We got home last night, and it seems like we just fell right back into the awkwardness. I'd like to kill him with kindness, maybe play into his love language, but can't get over the fact that I'd really just rather call him a ********* and beat him with a dead fish.


----------



## Jaded Heart (Jan 5, 2011)

I have no advice for you. My H did the same thing in Dec on the 30th. Out of the blue told me he was done. I have done nothing besides kiss his ass and he won't come around. I actually asked him last night to move out cause I can't live like this no more. He said this is my home I'm not leaving. Well it is my home too and I'm not leaving. So he can fix this or I guess we will be living like this for the rest of our lives! He moved me into our new home in October knowing that he didn't want to be with me. He should of told me then he didn't want me here.


----------



## LonelyNLost (Dec 11, 2010)

Okay, I really shouldn't laugh but the dead fish comment got me.  

I'm in a similar boat, in that I don't know how to act. He's fearful of the deep talks because he's afraid they turn into "those" discussions and arguments. I make things worse because I want him to have faith and want to work to do something to commit to working with me on this marriage, but he's so darn pessimistic and worried about "acting fine" and then everything crumbles down again. 

His love language is words of affirmation, and while I want to leave him notes telling him why he loves me and so on, I'm afraid that I've made things to where it will stress him out because he will feel like I'm expecting him to return the favor and he'll be afraid of me crying if he doesn't. Catch 22. 

I've decided that I need to not go there. We need to just do things to keep busy. Play video games, board games, go out with other couples together, take the kids to do things, but avoid discussing the issues. Because, really, do they get us anywhere? It's just sharing all the hurt feelings. 

I wish you luck with distracting yourself and him. Playing into his love language would be sweet. And maybe he'll return the favor.


----------



## credamdóchasgra (Sep 24, 2010)

Check out that "180" stuff...do a forum search, it sounds like what you need.
Give yourself the kindness, not just him.
_Posted via Mobile Device_


----------



## Suckerpunched (Jan 27, 2011)

Thank you all for your posts!

LonelynLost~ You're right it is SUCH a catch 22. I don't want to do anything that could be perceived as pressure to reciprocate, but I'd still like to occasionally show him that he means something to me.

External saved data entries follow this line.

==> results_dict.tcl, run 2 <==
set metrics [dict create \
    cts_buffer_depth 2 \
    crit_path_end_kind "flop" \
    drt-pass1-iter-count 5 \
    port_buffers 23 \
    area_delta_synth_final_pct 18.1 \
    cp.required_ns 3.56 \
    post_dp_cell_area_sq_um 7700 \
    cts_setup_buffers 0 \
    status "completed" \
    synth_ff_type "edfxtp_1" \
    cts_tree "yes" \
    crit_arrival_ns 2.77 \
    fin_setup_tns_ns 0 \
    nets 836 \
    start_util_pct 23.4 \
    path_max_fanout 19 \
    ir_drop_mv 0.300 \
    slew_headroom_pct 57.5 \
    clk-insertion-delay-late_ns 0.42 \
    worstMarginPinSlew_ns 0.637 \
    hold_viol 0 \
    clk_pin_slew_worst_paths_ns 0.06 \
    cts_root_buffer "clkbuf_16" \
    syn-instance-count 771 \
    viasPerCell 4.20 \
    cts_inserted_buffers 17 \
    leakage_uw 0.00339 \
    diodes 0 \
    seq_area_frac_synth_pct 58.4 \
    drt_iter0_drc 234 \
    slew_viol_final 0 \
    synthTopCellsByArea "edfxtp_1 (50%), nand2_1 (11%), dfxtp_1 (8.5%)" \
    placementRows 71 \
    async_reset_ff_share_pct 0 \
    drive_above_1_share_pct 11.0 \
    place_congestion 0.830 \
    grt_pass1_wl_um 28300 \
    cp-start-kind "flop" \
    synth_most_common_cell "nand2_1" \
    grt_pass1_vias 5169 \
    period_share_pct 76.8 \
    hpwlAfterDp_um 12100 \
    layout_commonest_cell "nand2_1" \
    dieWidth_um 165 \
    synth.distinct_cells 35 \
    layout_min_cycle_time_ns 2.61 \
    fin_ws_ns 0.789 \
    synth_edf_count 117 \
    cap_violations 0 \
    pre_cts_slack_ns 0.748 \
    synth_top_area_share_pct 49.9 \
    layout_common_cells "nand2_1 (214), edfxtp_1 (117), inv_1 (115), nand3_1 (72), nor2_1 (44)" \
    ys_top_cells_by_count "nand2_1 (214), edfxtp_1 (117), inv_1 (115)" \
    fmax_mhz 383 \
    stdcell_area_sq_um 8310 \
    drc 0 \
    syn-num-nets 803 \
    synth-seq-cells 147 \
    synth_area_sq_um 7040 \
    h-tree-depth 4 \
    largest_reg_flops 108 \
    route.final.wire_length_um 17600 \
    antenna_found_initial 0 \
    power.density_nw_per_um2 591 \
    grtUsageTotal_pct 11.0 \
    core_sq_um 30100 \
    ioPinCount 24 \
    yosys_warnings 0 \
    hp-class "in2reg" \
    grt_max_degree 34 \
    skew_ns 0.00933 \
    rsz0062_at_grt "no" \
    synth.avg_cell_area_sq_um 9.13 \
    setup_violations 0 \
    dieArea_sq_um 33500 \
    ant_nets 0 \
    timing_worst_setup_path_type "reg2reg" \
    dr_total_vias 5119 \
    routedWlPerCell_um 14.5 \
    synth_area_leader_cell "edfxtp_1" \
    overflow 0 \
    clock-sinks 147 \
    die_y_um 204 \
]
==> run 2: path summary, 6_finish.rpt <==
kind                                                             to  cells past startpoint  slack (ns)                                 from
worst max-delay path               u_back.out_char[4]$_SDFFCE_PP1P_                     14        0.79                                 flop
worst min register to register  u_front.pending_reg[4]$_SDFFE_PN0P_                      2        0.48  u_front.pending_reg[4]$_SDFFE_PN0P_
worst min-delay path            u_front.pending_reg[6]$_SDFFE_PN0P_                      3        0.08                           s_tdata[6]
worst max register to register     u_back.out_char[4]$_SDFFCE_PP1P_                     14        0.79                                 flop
==> src/rtl/core/ata_mul.sv <==
module ata_mul (
    input  logic                         clk,
    input  ata_pkg::mul_op_t             op,
    output logic [ata_pkg::MUL_P_W-1:0]  prod_reg
);
    import ata_pkg::*;

    always_ff @(posedge clk)
    begin
        prod_reg <= MUL_P_W'(op.a) * MUL_P_W'(op.b);
    end

endmodule

==> src/rtl/core/ata_div.sv <==
module ata_div #(
    parameter int DIVD_W = 28
) (
    input  logic                         clk,
    input  logic                         rst_n,
    input  logic                         start,
    input  logic [DIVD_W-1:0]            dividend,
    input  logic [ata_pkg::DVS_W-1:0]    divisor,
    output logic                         busy,
    output logic                         done,
    output logic [DIVD_W-1:0]            quotient,
    output logic [ata_pkg::DVS_W-1:0]    remainder
);
    import ata_pkg::*;

    localparam int CNT_W = (DIVD_W > 1) ? $clog2(DIVD_W) : 1;

    logic [DIVD_W-1:0] quo_reg;
    logic [DVS_W-1:0]  rem_reg;
    logic [DVS_W-1:0]  dvs_reg;
    logic [CNT_W-1:0]  cnt_reg;
    logic              busy_reg;
    logic              done_reg;
    logic [DVS_W:0]    shifted;
    logic              ge;

    assign shifted = {rem_reg, quo_reg[DIVD_W-1]};
    assign ge      = shifted >= {1'b0, dvs_reg};

    always_ff @(posedge clk or negedge rst_n)
    begin
        if (!rst_n)
        begin
            busy_reg <= 1'b0;
            done_reg <= 1'b0;
            cnt_reg  <= '0;
        end
        else if (start)
        begin
            busy_reg <= 1'b1;
            done_reg <= 1'b0;
            cnt_reg  <= CNT_W'(DIVD_W - 1);
        end
        else if (busy_reg)
        begin
            if (cnt_reg == '0)
            begin
                busy_reg <= 1'b0;
                done_reg <= 1'b1;
            end
            cnt_reg <= cnt_reg - 1'b1;
        end
        else
        begin
            done_reg <= 1'b0;
        end
    end

    // one restoring step per cycle
    always_ff @(posedge clk)
    begin
        if (start)
        begin
            quo_reg <= dividend;
            rem_reg <= '0;
            dvs_reg <= divisor;
        end
        else if (busy_reg)
        begin
            quo_reg <= {quo_reg[DIVD_W-2:0], ge};
            if (ge)
                rem_reg <= DVS_W'(shifted - {1'b0, dvs_reg});
            else
                rem_reg <= shifted[DVS_W-1:0];
        end
    end

    assign busy      = busy_reg;
    assign done      = done_reg;
    assign quotient  = quo_reg;
    assign remainder = rem_reg;

endmodule
`src/hdl/skf_pkg.sv`:
```
// shared types and constants of the scalar kalman filter
`default_nettype none

package skf_pkg;

  // width of the fixed-point covariance, variances and estimate
  localparam int unsigned VAL_W = 32;
  // width of the whole part in a result
  localparam int unsigned WHOLE_W = 16;
  // result tdata: estimate, then its whole part
  localparam int unsigned OUT_W = VAL_W + WHOLE_W;

  // configuration port
  localparam int unsigned ADDR_W = 3;
  localparam int unsigned REG_IDX_W = 1;
  localparam logic [REG_IDX_W-1:0] REG_MEAS_VAR = 1'b0;
  localparam logic [REG_IDX_W-1:0] REG_PROC_VAR = 1'b1;

  // whole part of the default measurement variance
  localparam int unsigned MEAS_VAR_INIT_WHOLE = 160;

  typedef logic [VAL_W-1:0] val_t;

  // control from the stream side to the core
  typedef struct packed {
    logic start;
    logic take;
  } core_ctrl_t;

  // status from the core to the stream side
  typedef struct packed {
    logic idle;
    logic done;
  } core_stat_t;

endpackage

`default_nettype wire

```
`src/hdl/scalar_kalman_filter.sv`:
```
// top level of the scalar kalman filter: stream ports, register port, result register
//
// Input stream (s_axis_*): one unsigned sample per item in the low SAMPLE_BITS
// bits of tdata. Output stream (m_axis_*): one result per sample, the new
// estimate in unsigned fixed point with FRAC_BITS fraction bits and its
// truncated whole part.
// Register port: register 0 at byte address 0 is the measurement variance,
// register 1 at byte address 4 the process variance, both unsigned fixed point.
// Write them only while no sample is in flight.
// After acceptance the core forms the predicted covariance, the gain
// denominator and the gain by division, then the new covariance and estimate,
// after which the result enters the output register and m_axis_tvalid goes high.
// A sample is taken only once the last one has left the core. The gain division
// works bit by bit; the two products go one after the other through one multiplier.
// s_axis_tready is high only while the core is idle.
// Reset sets the covariance to 1.0, the estimate to zero, and the variances to
// 160.0 and 1.0. If the receiver stalls, the result waits in the output register
// and the next sample is still taken and computed; that one then waits in the
// core until the output register frees up.
`default_nettype none

module scalar_kalman_filter #(
  parameter int unsigned FRAC_BITS   = 16,
  parameter int unsigned SAMPLE_BITS = 16
) (
  input  wire logic                                      clk_i,
  input  wire logic                                      rst_ni,
  // sample stream
  input  wire logic                                      s_axis_tvalid,
  output logic                                           s_axis_tready,
  // tdata: sample
  input  wire logic [((SAMPLE_BITS + 7) / 8) * 8 - 1:0]  s_axis_tdata,
  // result stream
  output logic                                           m_axis_tvalid,
  input  wire logic                                      m_axis_tready,
  // tdata: estimate, estimate_whole
  output logic [skf_pkg::OUT_W-1:0]                      m_axis_tdata,
  // register port
  input  wire logic                                      psel,
  input  wire logic                                      penable,
  input  wire logic                                      pwrite,
  input  wire logic [skf_pkg::ADDR_W-1:0]                paddr,
  input  wire logic [skf_pkg::VAL_W-1:0]                 pwdata,
  output logic [skf_pkg::VAL_W-1:0]                      prdata,
  output logic                                           pready
);

  localparam skf_pkg::val_t MEAS_INIT =
    skf_pkg::val_t'(64'(skf_pkg::MEAS_VAR_INIT_WHOLE) << FRAC_BITS);
  localparam skf_pkg::val_t PROC_INIT = skf_pkg::val_t'(64'd1 << FRAC_BITS);

  skf_pkg::val_t                  meas_var_q;
  skf_pkg::val_t                  proc_var_q;
  logic                           out_valid_q;
  skf_pkg::val_t                  out_est_q;
  logic [skf_pkg::WHOLE_W-1:0]    out_whole_q;

  logic [skf_pkg::REG_IDX_W-1:0]  reg_idx;
  logic                           reg_wr;
  skf_pkg::core_ctrl_t            core_ctrl;
  skf_pkg::core_stat_t            core_stat;
  skf_pkg::val_t                  core_est;
  skf_pkg::val_t                  est_shr;
  logic                           out_free;

  // register decode
  assign reg_idx = paddr[skf_pkg::ADDR_W-1:2];
  assign reg_wr  = psel & penable & pwrite;
  assign pready  = 1'b1;

  always_comb begin
    case (reg_idx)
      skf_pkg::REG_MEAS_VAR: prdata = meas_var_q;
      skf_pkg::REG_PROC_VAR: prdata = proc_var_q;
      default:               prdata = '0;
    endcase
  end

  always_ff @(posedge clk_i or negedge rst_ni) begin
    if (!rst_ni) begin
      meas_var_q <= MEAS_INIT;
      proc_var_q <= PROC_INIT;
    end else if (reg_wr) begin
      case (reg_idx)
        skf_pkg::REG_MEAS_VAR: meas_var_q <= pwdata;
        skf_pkg::REG_PROC_VAR: proc_var_q <= pwdata;
        default: begin
          meas_var_q <= meas_var_q;
        end
      endcase
    end
  end

  // handshake to the core
  assign s_axis_tready   = core_stat.idle;
  assign out_free        = ~out_valid_q | m_axis_tready;
  assign core_ctrl.start = s_axis_tvalid & core_stat.idle;
  assign core_ctrl.take  = core_stat.done & out_free;

  skf_core #(
    .FRAC_BITS   (FRAC_BITS),
    .SAMPLE_BITS (SAMPLE_BITS)
  ) u_core (
    .clk_i      (clk_i),
    .rst_ni     (rst_ni),
    .ctrl_i     (core_ctrl),
    .sample_i   (s_axis_tdata[SAMPLE_BITS-1:0]),
    .meas_var_i (meas_var_q),
    .proc_var_i (proc_var_q),
    .stat_o     (core_stat),
    .estimate_o (core_est)
  );

  // output register
  assign est_shr = core_est >> FRAC_BITS;

  always_ff @(posedge clk_i or negedge rst_ni) begin
    if (!rst_ni) begin
      out_valid_q <= 1'b0;
    end else if (core_ctrl.take) begin
      out_valid_q <= 1'b1;
    end else if (m_axis_tready) begin
      out_valid_q <= 1'b0;
    end
  end

  always_ff @(posedge clk_i) begin
    if (core_ctrl.take) begin
      out_est_q   <= core_est;
      out_whole_q <= est_shr[skf_pkg::WHOLE_W-1:0];
    end
  end

  assign m_axis_tvalid = out_valid_q;
  assign m_axis_tdata  = {out_whole_q, out_est_q};

endmodule

`default_nettype wire

```
`src/hdl/skf_div.sv`:
```
// iterative restoring divider for the gain, one quotient bit per cycle
`default_nettype none

module skf_div #(
  parameter int unsigned FRAC_BITS = 16
) (
  input  wire logic                   clk_i,
  input  wire logic                   rst_ni,
  input  wire logic                   start_i,
  input  wire skf_pkg::val_t          num_i,
  input  wire skf_pkg::val_t          den_i,
  output logic                        done_o,
  output logic [FRAC_BITS:0]          quot_o
);

  localparam int unsigned GW    = FRAC_BITS + 1;
  localparam int unsigned CNT_W = $clog2(FRAC_BITS + 1);

  logic                  busy_q, busy_d;
  logic                  done_q, done_d;
  logic                  zero_q, zero_d;
  logic [CNT_W-1:0]      cnt_q, cnt_d;
  skf_pkg::val_t         rem_q, rem_d;
  skf_pkg::val_t         den_q, den_d;
  logic [GW-1:0]         quot_q, quot_d;

  logic [skf_pkg::VAL_W:0] rem_sh;
  logic [skf_pkg::VAL_W:0] rem_sub;
  logic                    step_bit;
  logic                    first_bit;

  // shared compare and subtract for one quotient bit
  always_comb begin
    rem_sh    = {rem_q, 1'b0};
    rem_sub   = rem_sh - {1'b0, den_q};
    step_bit  = (rem_sh >= {1'b0, den_q});
    first_bit = (num_i >= den_i);
  end

  // sequencing of the division steps
  always_comb begin
    busy_d = busy_q;
    done_d = 1'b0;
    zero_d = zero_q;
    cnt_d  = cnt_q;
    rem_d  = rem_q;
    den_d  = den_q;
    quot_d = quot_q;
    if (start_i) begin
      // numerator never exceeds the denominator: top quotient bit first
      busy_d = 1'b1;
      zero_d = (den_i == '0);
      cnt_d  = CNT_W'(FRAC_BITS);
      den_d  = den_i;
      rem_d  = first_bit ? (num_i - den_i) : num_i;
      quot_d = {{(GW-1){1'b0}}, first_bit};
    end else if (busy_q) begin
      rem_d  = step_bit ? rem_sub[skf_pkg::VAL_W-1:0] : rem_sh[skf_pkg::VAL_W-1:0];
      quot_d = {quot_q[GW-2:0], step_bit};
      cnt_d  = cnt_q - CNT_W'(1);
      if (cnt_q == CNT_W'(1)) begin
        busy_d = 1'b0;
        done_d = 1'b1;
      end
    end
  end

  always_ff @(posedge clk_i or negedge rst_ni) begin
    if (!rst_ni) begin
      busy_q <= 1'b0;
      done_q <= 1'b0;
      zero_q <= 1'b0;
      cnt_q  <= '0;
    end else begin
      busy_q <= busy_d;
      done_q <= done_d;
      zero_q <= zero_d;
      cnt_q  <= cnt_d;
    end
  end

  always_ff @(posedge clk_i) begin
    rem_q  <= rem_d;
    den_q  <= den_d;
    quot_q <= quot_d;
  end

  // a zero denominator gives a zero gain
  assign done_o = done_q;
  assign quot_o = zero_q ? '0 : quot_q;

endmodule

`default_nettype wire

```
`src/hdl/skf_core.sv`:
```
// filter sequencer with state, saturating adds and one shared multiplier
`default_nettype none

module skf_core #(
  parameter int unsigned FRAC_BITS   = 16,
  parameter int unsigned SAMPLE_BITS = 16
) (
  input  wire logic                   clk_i,
  input  wire logic                   rst_ni,
  input  wire skf_pkg::core_ctrl_t    ctrl_i,
  input  wire logic [SAMPLE_BITS-1:0] sample_i,
  input  wire skf_pkg::val_t          meas_var_i,
  input  wire skf_pkg::val_t          proc_var_i,
  output skf_pkg::core_stat_t         stat_o,
  output skf_pkg::val_t               estimate_o
);

  localparam int unsigned VW = skf_pkg::VAL_W;
  localparam int unsigned GW = FRAC_BITS + 1;
  localparam int unsigned MW = GW + VW;
  localparam logic [GW-1:0] GAIN_ONE = {1'b1, {FRAC_BITS{1'b0}}};
  localparam skf_pkg::val_t P_INIT = skf_pkg::val_t'(64'd1 << FRAC_BITS);

  typedef enum logic [2:0] {
    S_IDLE,
    S_PC,
    S_DEN,
    S_DIV,
    S_MULP,
    S_UPDP,
    S_UPDE,
    S_DONE
  } state_e;

  state_e         state_q;
  skf_pkg::val_t  cov_q;
  skf_pkg::val_t  est_q;
  skf_pkg::val_t  sval_q;
  skf_pkg::val_t  pc_q;
  logic [GW-1:0]  gain_q;
  logic [MW-1:0]  prod_q;

  logic [63:0]     sval_ext;
  skf_pkg::val_t   sval_sat;
  logic [VW:0]     pc_sum;
  skf_pkg::val_t   pc_sat;
  logic [VW:0]     den_sum;
  skf_pkg::val_t   den_sat;
  logic            at_or_above;
  skf_pkg::val_t   diff;
  logic [GW-1:0]   mul_a;
  skf_pkg::val_t   mul_b;
  logic [MW-1:0]   mul_p;
  skf_pkg::val_t   prod_shr;
  logic            div_start;
  logic            div_done;
  logic [GW-1:0]   div_quot;

  // sample scaled to fixed point, clipped at the register maximum
  always_comb begin
    sval_ext = 64'(sample_i) << FRAC_BITS;
    sval_sat = (sval_ext[63:VW] != '0) ? '1 : sval_ext[VW-1:0];
  end

  // saturating sums for the predicted covariance and the gain denominator
  always_comb begin
    pc_sum  = {1'b0, cov_q} + {1'b0, proc_var_i};
    pc_sat  = pc_sum[VW] ? '1 : pc_sum[VW-1:0];
    den_sum = {1'b0, pc_q} + {1'b0, meas_var_i};
    den_sat = den_sum[VW] ? '1 : den_sum[VW-1:0];
  end

  // innovation magnitude and direction
  always_comb begin
    at_or_above = (sval_q >= est_q);
    diff        = at_or_above ? (sval_q - est_q) : (est_q - sval_q);
  end

  // shared multiplier operand select
  always_comb begin
    mul_a = '0;
    mul_b = '0;
    case (state_q)
      S_MULP: begin
        mul_a = GAIN_ONE - gain_q;
        mul_b = pc_q;
      end
      S_UPDP: begin
        mul_a = gain_q;
        mul_b = diff;
      end
      default: begin
        mul_a = '0;
        mul_b = '0;
      end
    endcase
    mul_p    = MW'(mul_a) * MW'(mul_b);
    prod_shr = prod_q[FRAC_BITS +: VW];
  end

  assign div_start = (state_q == S_DEN);

  skf_div #(
    .FRAC_BITS (FRAC_BITS)
  ) u_div (
    .clk_i   (clk_i),
    .rst_ni  (rst_ni),
    .start_i (div_start),
    .num_i   (pc_q),
    .den_i   (den_sat),
    .done_o  (div_done),
    .quot_o  (div_quot)
  );

  // sequencer, filter state and working registers
  always_ff @(posedge clk_i or negedge rst_ni) begin
    if (!rst_ni) begin
      state_q <= S_IDLE;
      cov_q   <= P_INIT;
      est_q   <= '0;
      sval_q  <= '0;
      pc_q    <= '0;
      gain_q  <= '0;
      prod_q  <= '0;
    end else begin
      case (state_q)
        S_IDLE: begin
          if (ctrl_i.start) begin
            sval_q  <= sval_sat;
            state_q <= S_PC;
          end
        end
        S_PC: begin
          pc_q    <= pc_sat;
          state_q <= S_DEN;
        end
        S_DEN: begin
          state_q <= S_DIV;
        end
        S_DIV: begin
          if (div_done) begin
            gain_q  <= div_quot;
            state_q <= S_MULP;
          end
        end
        S_MULP: begin
          // (1 - gain) * predicted covariance
          prod_q  <= mul_p;
          state_q <= S_UPDP;
        end
        S_UPDP: begin
          // gain * innovation
          cov_q   <= prod_shr;
          prod_q  <= mul_p;
          state_q <= S_UPDE;
        end
        S_UPDE: begin
          est_q   <= at_or_above ? (est_q + prod_shr) : (est_q - prod_shr);
          state_q <= S_DONE;
        end
        S_DONE: begin
          if (ctrl_i.take) begin
            state_q <= S_IDLE;
          end
        end
        default: begin
          state_q <= S_IDLE;
        end
      endcase
    end
  end

  assign stat_o.idle = (state_q == S_IDLE);
  assign stat_o.done = (state_q == S_DONE);
  assign estimate_o  = est_q;

endmodule

`default_nettype wire
```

Credam...~ I think I know the gist of the 180, but can't find anything directly when I forum search. Do you have any favorite sites or threads that you could link?

Thanks again!


----------



## credamdóchasgra (Sep 24, 2010)

Suckerpunched said:


> Thank you all for your posts!
> 
> LonelynLost~ You're right it is SUCH a catch 22. I don't want to do anything that could be perceived as pressure to reciprocate, but I'd still like to occasionally show him that he means something to me.
> 
> ...


go to the "articles" section of the forum, I think it's a thread in there.
I'll try to find it and put up a link here for you.
_Posted via Mobile Device_


----------



## credamdóchasgra (Sep 24, 2010)

Here it is:

http://talkaboutmarriage.com/self-help-marriage-relationship-programs/18671-180-new-post.html
_Posted via Mobile Device_


----------



## Suckerpunched (Jan 27, 2011)

Thanks!


----------



## ncltshw1 (Mar 31, 2016)

Ladies ,kill the man with kindness ..Me and my husband have been having problems ,for years .I saw some texts to an old girlfriend of his for advise and also texted to her our issues and how he was going to either shut down or watch the marriage crumble .Well guess what ,my new makeover had started .I didn't clean the house ,i didn't cook except my own food .I drew me a bubble bath ,i pretty much just said f......this and started doing what i wanted ..We focus so much on a marriage,to the point of stress and when we run to our husbands for a shoulder or for them to meet us half way no where to be found .Just today ,i killed him with kindness ,and his running around in panic asking me ''Whats going on ?why are you so nice ?What happened ,you didn't do this in our 5 year of marriege '' ....'''hahaha well duhh you d.......b [email protected]#$^^ i was in tears no wonder" .
Ladies i am serious ,do a makeover for yourself ...focus on you and make yourself happy ..And i know ,he will cave and start chasing ..because when your running around looking good and your head high ''a strong woman '' ,he will be worried about the heads you will be turning .


----------